Sediment transport in suspension can represent more than 90% of a river's total annual flux of sediment. In the case of the Yangtze River, more than 99% of the sediment supplied to the sea is suspended load. Suspended sediment is thus an important component of the total sediment load, with implications for channel dynamics, landscape evolution, ecology, and human-related activities. For hydrological management of large basins such as the Yangtze River, knowledge of the processes governing suspended sediment concentration (SSC) is essential. An analysis of the temporal variation of SSC for the Upper Yangtze basin (defined at Pingshan station) is presented here. For this purpose, a database of 50years of concurrent discharge and SSC measurements, made by the Yangtze River Commission, is used. The analysis is made using a novel probabilistic data-driven technique, the Generalized Pareto Uncertainty (GPU). This technique allows for the testing of several strategies of prediction and forecast applied to a time series of SSC and streamflow. Changing between local or seasonal variables to feed these strategies, we inferred that although the main driver of the SSC transport is flow (as reported by previous authors), sediment storage is also a major control.

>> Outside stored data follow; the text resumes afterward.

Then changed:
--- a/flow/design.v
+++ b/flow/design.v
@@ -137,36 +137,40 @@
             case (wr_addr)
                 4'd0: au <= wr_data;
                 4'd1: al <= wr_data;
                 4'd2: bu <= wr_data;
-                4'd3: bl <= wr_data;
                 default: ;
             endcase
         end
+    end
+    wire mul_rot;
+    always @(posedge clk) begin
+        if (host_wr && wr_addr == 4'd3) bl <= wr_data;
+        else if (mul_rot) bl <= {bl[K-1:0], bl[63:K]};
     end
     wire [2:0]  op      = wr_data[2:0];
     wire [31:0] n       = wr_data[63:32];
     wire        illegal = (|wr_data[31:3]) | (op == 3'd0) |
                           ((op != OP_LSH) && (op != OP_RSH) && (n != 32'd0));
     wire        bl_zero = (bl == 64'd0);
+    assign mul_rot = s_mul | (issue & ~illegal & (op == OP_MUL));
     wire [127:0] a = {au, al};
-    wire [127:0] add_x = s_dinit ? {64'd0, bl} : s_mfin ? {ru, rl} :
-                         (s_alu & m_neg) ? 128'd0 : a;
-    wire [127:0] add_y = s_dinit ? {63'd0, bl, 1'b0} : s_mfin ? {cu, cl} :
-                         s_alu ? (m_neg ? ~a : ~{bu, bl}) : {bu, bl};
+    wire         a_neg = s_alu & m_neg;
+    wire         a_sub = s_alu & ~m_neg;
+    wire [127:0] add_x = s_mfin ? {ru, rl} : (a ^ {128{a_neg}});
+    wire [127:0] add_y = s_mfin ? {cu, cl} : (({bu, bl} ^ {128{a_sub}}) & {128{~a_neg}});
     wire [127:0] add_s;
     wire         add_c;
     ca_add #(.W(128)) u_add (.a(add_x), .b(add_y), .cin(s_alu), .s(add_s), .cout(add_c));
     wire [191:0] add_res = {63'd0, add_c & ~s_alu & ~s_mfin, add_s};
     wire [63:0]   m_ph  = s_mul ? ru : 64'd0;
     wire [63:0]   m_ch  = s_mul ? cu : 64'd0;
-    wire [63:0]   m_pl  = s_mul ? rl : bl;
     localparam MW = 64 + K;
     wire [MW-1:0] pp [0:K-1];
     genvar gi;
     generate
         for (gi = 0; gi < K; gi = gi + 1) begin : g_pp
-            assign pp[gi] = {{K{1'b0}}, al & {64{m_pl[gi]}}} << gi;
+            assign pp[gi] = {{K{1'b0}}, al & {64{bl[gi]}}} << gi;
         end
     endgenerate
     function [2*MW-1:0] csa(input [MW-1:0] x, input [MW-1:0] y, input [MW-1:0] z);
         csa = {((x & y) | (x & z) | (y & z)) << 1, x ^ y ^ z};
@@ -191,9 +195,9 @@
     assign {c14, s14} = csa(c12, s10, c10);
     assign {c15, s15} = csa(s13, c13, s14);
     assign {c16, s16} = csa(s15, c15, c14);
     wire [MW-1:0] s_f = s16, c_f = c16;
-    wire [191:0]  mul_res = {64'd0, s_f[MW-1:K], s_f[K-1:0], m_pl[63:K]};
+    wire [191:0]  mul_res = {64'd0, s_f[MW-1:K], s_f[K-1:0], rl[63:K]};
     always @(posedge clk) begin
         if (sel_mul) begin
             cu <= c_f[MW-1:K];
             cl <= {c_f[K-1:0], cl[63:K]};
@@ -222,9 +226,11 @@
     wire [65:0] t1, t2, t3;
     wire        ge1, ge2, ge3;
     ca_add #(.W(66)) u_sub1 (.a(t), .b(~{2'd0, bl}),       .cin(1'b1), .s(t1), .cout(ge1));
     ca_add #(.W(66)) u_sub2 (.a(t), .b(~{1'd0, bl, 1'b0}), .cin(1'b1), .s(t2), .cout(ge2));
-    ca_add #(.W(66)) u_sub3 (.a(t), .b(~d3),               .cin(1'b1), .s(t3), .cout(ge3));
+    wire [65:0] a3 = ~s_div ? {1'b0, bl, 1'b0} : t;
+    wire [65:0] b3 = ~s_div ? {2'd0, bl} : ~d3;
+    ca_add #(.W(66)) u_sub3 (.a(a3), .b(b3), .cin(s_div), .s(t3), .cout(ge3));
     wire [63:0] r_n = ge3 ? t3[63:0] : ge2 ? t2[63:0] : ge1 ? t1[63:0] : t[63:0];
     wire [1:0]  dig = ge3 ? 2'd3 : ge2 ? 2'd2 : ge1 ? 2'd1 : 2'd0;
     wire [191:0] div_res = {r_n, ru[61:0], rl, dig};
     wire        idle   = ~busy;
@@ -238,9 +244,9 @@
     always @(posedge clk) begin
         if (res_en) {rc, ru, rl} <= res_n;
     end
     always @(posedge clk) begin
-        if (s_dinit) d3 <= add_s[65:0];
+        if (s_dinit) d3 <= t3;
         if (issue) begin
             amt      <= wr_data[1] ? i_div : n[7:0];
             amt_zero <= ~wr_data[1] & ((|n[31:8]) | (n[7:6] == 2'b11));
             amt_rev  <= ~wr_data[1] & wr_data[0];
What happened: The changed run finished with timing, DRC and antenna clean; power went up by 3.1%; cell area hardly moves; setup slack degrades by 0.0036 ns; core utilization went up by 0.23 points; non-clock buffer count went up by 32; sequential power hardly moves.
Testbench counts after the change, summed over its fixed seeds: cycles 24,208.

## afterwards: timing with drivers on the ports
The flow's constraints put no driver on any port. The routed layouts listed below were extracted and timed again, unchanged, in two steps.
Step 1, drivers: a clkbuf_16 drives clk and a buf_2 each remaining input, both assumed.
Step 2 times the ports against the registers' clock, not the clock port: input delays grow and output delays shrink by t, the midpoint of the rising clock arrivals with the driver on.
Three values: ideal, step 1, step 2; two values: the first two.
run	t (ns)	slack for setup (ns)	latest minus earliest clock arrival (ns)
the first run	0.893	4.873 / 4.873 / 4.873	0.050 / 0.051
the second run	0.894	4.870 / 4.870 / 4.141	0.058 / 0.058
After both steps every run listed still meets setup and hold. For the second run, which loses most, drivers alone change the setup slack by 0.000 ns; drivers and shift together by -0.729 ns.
Context: an optimization exercise on an open-source flow, tuned for a short achievable clock period and few clock cycles. The choices shown serve that exercise and are no tape-out recipe. The RTL was checked by simulation tests, not by an equivalence proof against the original design. Power and IR drop assume default switching activity.

===== run.sh =====
#!/bin/bash
# synth_recipe.tcl (not shown) runs the flow's synth.tcl, then flattens the netlist and writes it again
# the make line also repeats each setting of config.mk as NAME=value (left out here)
make -C /OpenROAD-flow-scripts/flow DESIGN_CONFIG=/design/flow/config.mk WORK_HOME=/design/flow/orfs CLKGATE_MAP_FILE= SYNTH_SCRIPT=/design/flow/synth_recipe.tcl finish

===== config.mk =====
export PLATFORM = sky130hd
export DESIGN_NAME = avion_core
export DESIGN_NICKNAME = avion_core
export VERILOG_FILES = /design/flow/design.v
export SDC_FILE = /design/flow/constraint.sdc
export NUM_CORES = 4
export LEC_CHECK = 0
export CAP_MARGIN = 20
export CORE_MARGIN = 2
export CORE_UTILIZATION = 40
export SLEW_MARGIN = 20

===== constraint.sdc =====
create_clock -name core_clock -period 10.0 [get_ports {clk}]
set_input_delay 2.0000 -clock core_clock [delete_from_list [all_inputs] [get_ports {clk}]]
set_output_delay 2.0000 -clock core_clock [all_outputs]
set_load 0.01 [all_outputs]

===== design.v =====
localparam [7:0] OP_PULSE       = 8'h01,
                 OP_STACK_INIT  = 8'h02,
                 OP_BIND_WRAP   = 8'h03,
                 OP_DEFER_ERR   = 8'h04,
                 OP_PURGE_EPOCH = 8'h05,
                 OP_SET_REG     = 8'h10,
                 OP_PUSH        = 8'h11,
                 OP_POP         = 8'h12,
                 OP_PRINT_STACK = 8'h13,
                 OP_TIME_PULSE  = 8'h20,
                 OP_CJUMP       = 8'h21,
                 OP_RETURN      = 8'hFF;
localparam [2:0] ST_RUNNING                = 3'd0,
                 ST_DONE_RETURN            = 3'd1,
                 ST_DONE_EXHAUSTED         = 3'd2,
                 ST_DONE_STOPPED           = 3'd3,
                 ST_FAIL_UNKNOWN_OPCODE    = 3'd4,
                 ST_FAIL_DECODE_TRUNCATION = 3'd5,
                 ST_FAIL_JUMP_OUT_OF_BOUNDS = 3'd6,
                 ST_FAIL_STACK_OVERFLOW    = 3'd7;
module avion_regfile (
    input  wire        clk,
    input  wire        rst,
    input  wire        we,
    input  wire [7:0]  widx,
    input  wire [15:0] wdata,
    input  wire [7:0]  ridx,
    output wire [15:0] rdata,
    input  wire [3:0]  dbg_idx,
    output wire [15:0] dbg_data
);
    reg [15:0] x [0:15];
    integer i;
    always @(posedge clk) begin
        if (rst) begin
            for (i = 0; i < 16; i = i + 1)
                x[i] <= 16'd0;
        end else if (we && widx < 8'd16) begin
            x[widx[3:0]] <= wdata;
        end
    end
    assign rdata    = (ridx < 8'd16) ? x[ridx[3:0]] : 16'd0;
    assign dbg_data = x[dbg_idx];
endmodule
module avion_stack (
    input  wire       clk,
    input  wire       rst,
    input  wire       push,
    input  wire       pop,
    input  wire       clear,
    input  wire [7:0] din,
    output reg  [5:0] sp,
    output wire [7:0] top,
    input  wire [4:0] dbg_idx,
    output wire [7:0] dbg_data
);
    reg [7:0] mem [0:31];
    always @(posedge clk) begin
        if (rst) begin
            sp <= 6'd0;
        end else if (clear) begin
            sp <= 6'd0;
        end else if (push) begin
            mem[sp[4:0]] <= din;
            sp <= sp + 6'd1;
        end else if (pop) begin
            sp <= sp - 6'd1;
        end
    end
    assign top      = mem[sp[4:0] - 5'd1];
    assign dbg_data = mem[dbg_idx];
endmodule
module avion_core (
    input  wire        clk,
    input  wire        rst,         
    input  wire [15:0] len,         
    output reg         mem_rd,
    output reg  [15:0] mem_addr,
    input  wire [7:0]  mem_data,
    input  wire        stop,        
    output wire        delay_req,   
    input  wire        delay_ack,
    output reg         ev_valid,
    output reg  [7:0]  ev_op,
    output reg  [7:0]  ev_a,
    output reg  [7:0]  ev_b,
    output reg  [7:0]  ev_c,
    output reg         ev_flag,
    output reg  [2:0]  status,
    output reg  [15:0] pc,
    output reg  [1:0]  epoch,
    output reg         ledger,
    output wire [5:0]  sp,
    input  wire [5:0]  dbg_sel,
    output wire [15:0] dbg_data
);
localparam [7:0] OP_PULSE       = 8'h01,
                 OP_STACK_INIT  = 8'h02,
                 OP_BIND_WRAP   = 8'h03,
                 OP_DEFER_ERR   = 8'h04,
                 OP_PURGE_EPOCH = 8'h05,
                 OP_SET_REG     = 8'h10,
                 OP_PUSH        = 8'h11,
                 OP_POP         = 8'h12,
                 OP_PRINT_STACK = 8'h13,
                 OP_TIME_PULSE  = 8'h20,
                 OP_CJUMP       = 8'h21,
                 OP_RETURN      = 8'hFF;
localparam [2:0] ST_RUNNING                = 3'd0,
                 ST_DONE_RETURN            = 3'd1,
                 ST_DONE_EXHAUSTED         = 3'd2,
                 ST_DONE_STOPPED           = 3'd3,
                 ST_FAIL_UNKNOWN_OPCODE    = 3'd4,
                 ST_FAIL_DECODE_TRUNCATION = 3'd5,
                 ST_FAIL_JUMP_OUT_OF_BOUNDS = 3'd6,
                 ST_FAIL_STACK_OVERFLOW    = 3'd7;
    localparam [2:0] S_CHECK   = 3'd0,
                     S_DECODE  = 3'd1,
                     S_OPERAND = 3'd2,
                     S_EXEC    = 3'd3,
                     S_DELAY   = 3'd4,
                     S_HALT    = 3'd5;
    reg  [2:0]  state;
    reg         run;
    reg  [7:0]  op;
    reg  [1:0]  nops;           
    reg  [1:0]  cnt;            
    reg  [7:0]  b1, b2, b3;
    reg        dec_known;
    reg [1:0]  dec_nops;
    always @(*) begin
        dec_known = 1'b1;
        dec_nops  = 2'd0;
        case (mem_data)
            OP_PULSE, OP_STACK_INIT, OP_BIND_WRAP, OP_DEFER_ERR,
            OP_PURGE_EPOCH, OP_POP, OP_PRINT_STACK, OP_TIME_PULSE,
            OP_RETURN:   dec_nops = 2'd0;
            OP_PUSH:     dec_nops = 2'd1;
            OP_SET_REG:  dec_nops = 2'd2;
            OP_CJUMP:    dec_nops = 2'd3;
            default:     dec_known = 1'b0;
        endcase
    end
    wire [16:0] last_byte = {1'b0, pc} + {15'd0, dec_nops};
    wire        truncated = last_byte >= {1'b0, len};
    wire [15:0] reg_rdata;
    wire [15:0] reg_dbg;
    reg         reg_we;
    avion_regfile u_regs (
        .clk    (clk),
        .rst    (rst),
        .we     (reg_we),
        .widx   (b1),
        .wdata  ({8'd0, b2}),
        .ridx   (b1),
        .rdata  (reg_rdata),
        .dbg_idx(dbg_sel[3:0]),
        .dbg_data(reg_dbg)
    );
    reg         stk_push, stk_pop, stk_clear;
    wire [7:0]  stk_top;
    wire [7:0]  stk_dbg;
    avion_stack u_stack (
        .clk    (clk),
        .rst    (rst),
        .push   (stk_push),
        .pop    (stk_pop),
        .clear  (stk_clear),
        .din    (b1),
        .sp     (sp),
        .top    (stk_top),
        .dbg_idx(dbg_sel[4:0]),
        .dbg_data(stk_dbg)
    );
    assign dbg_data = dbg_sel[5]      ? {8'd0, stk_dbg} :
                      !dbg_sel[4]     ? reg_dbg : 16'd0;
    wire [16:0] next_pc   = {1'b0, pc} + 17'd1 + {15'd0, nops};
    wire        cj_equal  = (reg_rdata == {8'd0, b2});
    wire signed [17:0] cj_target = $signed({1'b0, next_pc}) + $signed({{10{b3[7]}}, b3});
    wire        cj_oob    = cj_target < 0 || cj_target > $signed({2'b00, len});
    wire        push_full = (sp == 6'd32);
    wire [1:0]  epoch_base = (op == OP_PURGE_EPOCH) ? 2'd0 : epoch;
    assign delay_req = (state == S_DELAY);
    always @(*) begin
        mem_rd   = 1'b0;
        mem_addr = pc;
        case (state)
            S_CHECK: begin
                mem_rd   = run && (pc < len);
                mem_addr = pc;
            end
            S_DECODE: begin
                mem_rd   = dec_known && !truncated && dec_nops != 2'd0;
                mem_addr = pc + 16'd1;
            end
            S_OPERAND: begin
                mem_rd   = ({1'b0, cnt} + 3'd1) < {1'b0, nops};
                mem_addr = pc + {14'd0, cnt} + 16'd2;
            end
            default: ;
        endcase
    end
    always @(*) begin
        reg_we    = 1'b0;
        stk_push  = 1'b0;
        stk_pop   = 1'b0;
        stk_clear = 1'b0;
        if (state == S_EXEC) begin
            case (op)
                OP_SET_REG:    reg_we   = 1'b1;
                OP_PUSH:       stk_push = !push_full;
                OP_POP:        stk_pop  = (sp != 6'd0);
                OP_STACK_INIT: stk_clear = 1'b1;
                default: ;
            endcase
        end
    end
    always @(posedge clk) begin
        if (rst) begin
            state    <= S_CHECK;
            run      <= 1'b1;
            status   <= ST_RUNNING;
            pc       <= 16'd0;
            epoch    <= 2'd0;
            ledger   <= 1'b0;
            op       <= 8'd0;
            nops     <= 2'd0;
            cnt      <= 2'd0;
            b1       <= 8'd0;
            b2       <= 8'd0;
            b3       <= 8'd0;
            ev_valid <= 1'b0;
            ev_op    <= 8'd0;
            ev_a     <= 8'd0;
            ev_b     <= 8'd0;
            ev_c     <= 8'd0;
            ev_flag  <= 1'b0;
        end else begin
            ev_valid <= 1'b0;
            if (stop)
                run <= 1'b0;
            case (state)
                S_CHECK: begin
                    if (!run) begin
                        status <= ST_DONE_STOPPED;
                        state  <= S_HALT;
                    end else if (pc >= len) begin
                        status <= ST_DONE_EXHAUSTED;
                        state  <= S_HALT;
                    end else begin
                        state  <= S_DECODE;
                    end
                end
                S_DECODE: begin
                    op   <= mem_data;
                    nops <= dec_nops;
                    cnt  <= 2'd0;
                    b1   <= 8'd0;
                    b2   <= 8'd0;
                    b3   <= 8'd0;
                    if (!dec_known) begin
                        status <= ST_FAIL_UNKNOWN_OPCODE;
                        state  <= S_HALT;
                    end else if (truncated) begin
                        status <= ST_FAIL_DECODE_TRUNCATION;
                        state  <= S_HALT;
                    end else if (dec_nops == 2'd0) begin
                        state  <= S_EXEC;
                    end else begin
                        state  <= S_OPERAND;
                    end
                end
                S_OPERAND: begin
                    case (cnt)
                        2'd0: b1 <= mem_data;
                        2'd1: b2 <= mem_data;
                        default: b3 <= mem_data;
                    endcase
                    cnt <= cnt + 2'd1;
                    if (cnt + 2'd1 == nops)
                        state <= S_EXEC;
                end
                S_EXEC: begin
                    if (op == OP_CJUMP && cj_equal && cj_oob) begin
                        status <= ST_FAIL_JUMP_OUT_OF_BOUNDS;
                        state  <= S_HALT;
                    end else if (op == OP_PUSH && push_full) begin
                        status <= ST_FAIL_STACK_OVERFLOW;
                        state  <= S_HALT;
                    end else begin
                        ev_valid <= 1'b1;
                        ev_op    <= op;
                        ev_a     <= 8'd0;
                        ev_b     <= 8'd0;
                        ev_c     <= 8'd0;
                        ev_flag  <= 1'b0;
                        case (op)
                            OP_SET_REG: begin
                                ev_a <= b1;
                                ev_b <= b2;
                            end
                            OP_PUSH:
                                ev_a <= b1;
                            OP_POP: begin
                                ev_a    <= (sp != 6'd0) ? stk_top : 8'd0;
                                ev_flag <= (sp == 6'd0);
                            end
                            OP_PRINT_STACK: begin
                                ev_a <= {2'b00, sp};
                                ev_b <= (sp != 6'd0) ? stk_top : 8'd0;
                            end
                            OP_CJUMP: begin
                                ev_a    <= b1;
                                ev_b    <= b2;
                                ev_c    <= b3;
                                ev_flag <= cj_equal;
                            end
                            default: ;
                        endcase
                        if (op == OP_CJUMP && cj_equal)
                            pc <= cj_target[15:0];
                        else
                            pc <= next_pc[15:0];
                        if (epoch_base == 2'd3) begin
                            epoch  <= 2'd0;
                            ledger <= 1'b0;
                        end else begin
                            epoch  <= epoch_base + 2'd1;
                            if (op == OP_DEFER_ERR)
                                ledger <= 1'b1;
                        end
                        if (op == OP_RETURN) begin
                            status <= ST_DONE_RETURN;
                            state  <= S_HALT;
                        end else if (op == OP_TIME_PULSE) begin
                            state  <= S_DELAY;
                        end else begin
                            state  <= S_CHECK;
                        end
                    end
                end
                S_DELAY: begin
                    if (delay_ack)
                        state <= S_CHECK;
                end
                default: ;    
            endcase
        end
    end
endmodule

==> run notes <==
-- stage by stage --
| stage | area [sq um] | utilization, % | cells | hold WS [ns] |
|---|---|---|---|---|
| floorplan | 27000 | - | 2057 | 0.449 |
| finish | 30700 | 45.9 | 3038 | 0.472 |
| global route | 30700 | 45.9 | 3038 | 0.501 |
| CTS | 30700 | 45.8 | 3037 | 0.475 |
| global placement | 29000 | 43.3 | 2941 | 0.458 |
| detailed placement | 29000 | 43.3 | 2941 | 0.462 |
-- synth_stat cells (19+ instances only) --
library cell,n,share of area (%)
a211oi_1,31,0.86
a21oi_1,95,1.8
a22oi_1,29,0.81
and2_1,136,3.2
buf_1,19,0.26
clkbuf_1,104,1.4
dfxtp_1,106,7.9
edfxtp_1,384,43
ha_1,89,4.1
inv_1,55,0.77
mux2i_1,74,2.7
mux4_2,218,18
nand2_1,117,1.6
nand3_1,60,1.1
nor2_1,169,2.4
nor3_1,23,0.43
o21ai_0,55,1.0
xnor2_1,46,1.5
xor2_1,21,0.68
-- kinds of logic (layout without fill, tap and decap cells) --
group	after synthesis	count (layout)	share of synthesized area, %
xor gates and xnor gates	67	67	2.18
and+or+nand+nor	589	589	10.8
buffers and inverters	205	313	3.23
adders and majority gates	96	96	4.65
other	1	8	0.0139
AOI/OAI and AO/OA	304	304	7.34
DFF	490	490	50.6
muxes	298	298	21.2
-- routing by layer --
layer | vias to the layer above | track usage [%]
li1 | 8040 | -
met1 | 9267 | 30.6
met2 | 847 | 34.5
met3 | 121 | 5.61
met4 | 2 | 6.18
met5 | - | 0
-- cell type report --
type	instances	area [sq um]
Fill cell	5882	36200
Sequential cell	490	13700
Multi-Input combinational cell	1362	12500
Timing Repair Buffer	162	1530
Clock buffer	66	1440
Tap cell	873	1090
Clock inverter	30	243
Inverter	55	206
-- layout by cell type (no fill, tap or decap), drive strengths merged, types with 24 or more instances in the layout --
cell and instances:
xnor2 46, edfxtp 384, clkdlybuf4s50 117, buf 45, a211oi 34, nand3 60, nor2 169, mux4 218
a22oi 29, mux2i 74, clkinv 24, and2 136, dfxtp 106, nand2 117, ha 89, o21ai 60
clkbuf 66, inv 56, a21oi 95
-- worst max-delay path by stage --
stage	end	start	slack (ns)
after CTS	mem_rd	mem_data[7]	0.97
final	mem_rd	mem_data[7]	0.91
after detailed placement	mem_rd	mem_data[7]	0.99
after global placement	mem_rd	mem_data[7]	1.05
after floorplan	mem_rd	mem_data[7]	2.70
after global routing	mem_rd	mem_data[7]	0.65
-- state kept, by name, summed over array words and instances, names as in the netlist, 2 cells and up, named ones only --
signal,cells
b1,8
b2,8
b3,8
cnt,2
epoch,2
ev_a,8
ev_b,8
ev_c,8
ev_op,8
nops,2
op,8
pc,16
state,3
status,3
u_regs.x,128
u_stack.mem,256
u_stack.sp,6
-- where the power goes --
part           internal (mW)  switching (mW)  total, mW
Combinational          0.123           0.162      0.285
Clock                   1.10           0.819       1.92
Sequential              2.20          0.0250       2.23
Total                   3.42            1.01       4.43
-- critical path, cell delays in order --
cell and delay, ns:
clkdlybuf4s50_1 0.52, or3_1 0.44, nor3_1 0.23, and3_1 0.29, ha_1 0.22, fa_1 0.30, nand2_1 0.14, or2_2 0.35
xnor2_1 0.14, ha_1 0.30, and3_1 0.18, nand3_1 0.13, a211oi_1 0.08, o311a_1 0.36, nor3_1 0.39, a21oi_1 0.14
o21a_1 0.18, nor2_1 0.13, clkdlybuf4s50_1 0.56
==> flow_summary.yaml <==
floorplanning:
  floorplan.die.width_microns: 264
  dieArea_sq_mm: 0.0695
  pin_count: 130
  std_cell_rows: 95
  initial_utilization_pct: 40.3
  core_sq_mm: 0.0669
  die_h_microns: 264
global_route:
  antenna_found_initial: 1
  grt_pass1_wl_microns: 116000
  grt_max_degree: 81
  grt_overflow: 0
  grt_pass1_vias: 17900
  track_usage_pct: 22.1
yosys:
  yosys_register_bits: 490
  synth-edff-count: 384
  netlist_area_sq_mm: 0.0270
  ys.flop_type: "edfxtp_1"
  async_reset_ff_share_pct: 0
  ys_types: 69
  synth-seq-area-share_pct: 50.6
  postSynthAreaPerCell_sq_um: 13.2
  yosysWarnings: 3
  netlist_instances: 2050
timing:
  max_freq_ghz: 0.110
  tightest_slew_ns: 1.17
  rsz0062_at_grt: "no"
  maxSlewHeadroom_pct: 21.4
  setup_violations: 0
  fin_skew_ns: 0.0388
  fin_ws_ns: 0.911
  fin_crit_ns: 9.09
  slew_violations: 0
  fin_setup_tns_ns: 0
  finalHoldViolCount: 0
  post-route-period-util_pct: 90.9
clocking:
  clk_latency_ns: 0.61
  ctsHoldBuffers: 0
  cts_num_sinks: 490
  clk_pin_slew_ns: 0.06
  cts_max_level: 2
  cts_resized: 0
  cts_buffers: 53
  cts_setup_buffers: 0
  cts_tree: "yes"
  clk_path_buf_depth: 3
  root_buffer: "clkbuf_16"
critical_path:
  worstPathMaxFanout: 6
  cp-start-kind: "input port"
  path_class: "in -> out"
  r2r_end: "ledger$_SDFFE_PP0P_"
  r2r_start: "pc[0]$_SDFFE_PP0P_"
  reg2reg_depth: 23
  worst-endpoint-required_ns: 8.00
  critPathArrivalTime_ns: 7.09
  r2r_setup_slack_ns: 2.99
  endpoint_kind: "primary output"
placement:
  gp_congestion: 0.883
  hpwlAfterDp_microns: 54000
  portBuffers: 121
  post-place-ws_ns: 0.986
route:
  antenna_left: 0
  met3_length_microns: 7010
  met1_length_microns: 32900
  dr_wl_met2_microns: 36100
  first_pass_iters: 6
  postRouteWirelength_microns: 78200
  wl_per_cell_microns: 25.7
  post_drt_via_cell_ratio: 6.02
  drc: 0
  num_vias: 18300
  top_layer: "met5"
  first_iter_violations: 2047
worst_hold_path:
  whs_path_depth: 2
  hold_class: "reg -> reg"
  hp-start: "ev_c[6]$_SDFFE_PP0P_"
  holdPathEnd: "ev_c[6]$_SDFFE_PP0P_"
run_status:
  outcome: "complete, no violations"
power:
  ir_worst_vdd_v: 0.0000967
  powerDensity_mw_per_mm2: 144
  p_leak_nw: 10.4
  total_power_mw: 4.43
flow_run:
  max_cap_viol_count: 0
cells_and_area:
  drive_gt1_share_pct: 17.7
  diodes: 0
  final_nets: 2254
  area_growth_pct: 13.8
Testbench counts, summed over its fixed seeds: cycles 56,684.

==> afterwards: timing with drivers on the ports <==
The flow's constraints put no driver on any port. The routed layout listed below was extracted and timed again, unchanged, in two steps.
Step 1 sets driving cells, clkbuf_16 on the clock port and buf_2 on the other inputs (assumed; they add their load-dependent delay and slew).
Step 2 adds t to the input delays and takes it off the output delays; t is the mean of the earliest and latest rising clock arrival at the registers after step 1. Input paths then give back, and output paths get back, about the clock's delay inside the block.
Slacks: no drivers / after step 1 / after step 2; pairs: no drivers / after step 1.
shift t [ns]: 0.651
setup WS [ns]: 0.911 / 0.887 / 0.887
slew at the worst register clock pin (ns): 0.07 / 0.07
worst data-port slew with drivers (ns): 0.04
After both steps this run still meets setup and hold. The setup slack of this run moves by -0.024 ns with the drivers and by -0.024 ns with both steps.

Furthermore, the maximum necessary time lag for forecasts made with the data is on the order of one week, which provides one indication of the time scale of the local processes of SSC transport in the Upper Yangtze. In this paper, limitations and data requirements of the GPU methodology are also discussed.

Plain Language Summary In this manuscript we use a probabilistic technique to study what controls the dynamics of the sediments in suspension in Upper Yangtze River. For that, a database of 50 years of measurements of streamflow and sediments in suspension collected at Pingshan station by the Yangtze River Commission was analyzed with a new technique. Sediments in suspension represent the major portion of total sediment load in most river systems, and the Yangtze River is no exception. Fine sediment dynamics is an important component of many physical, chemical, and biological processes in rivers.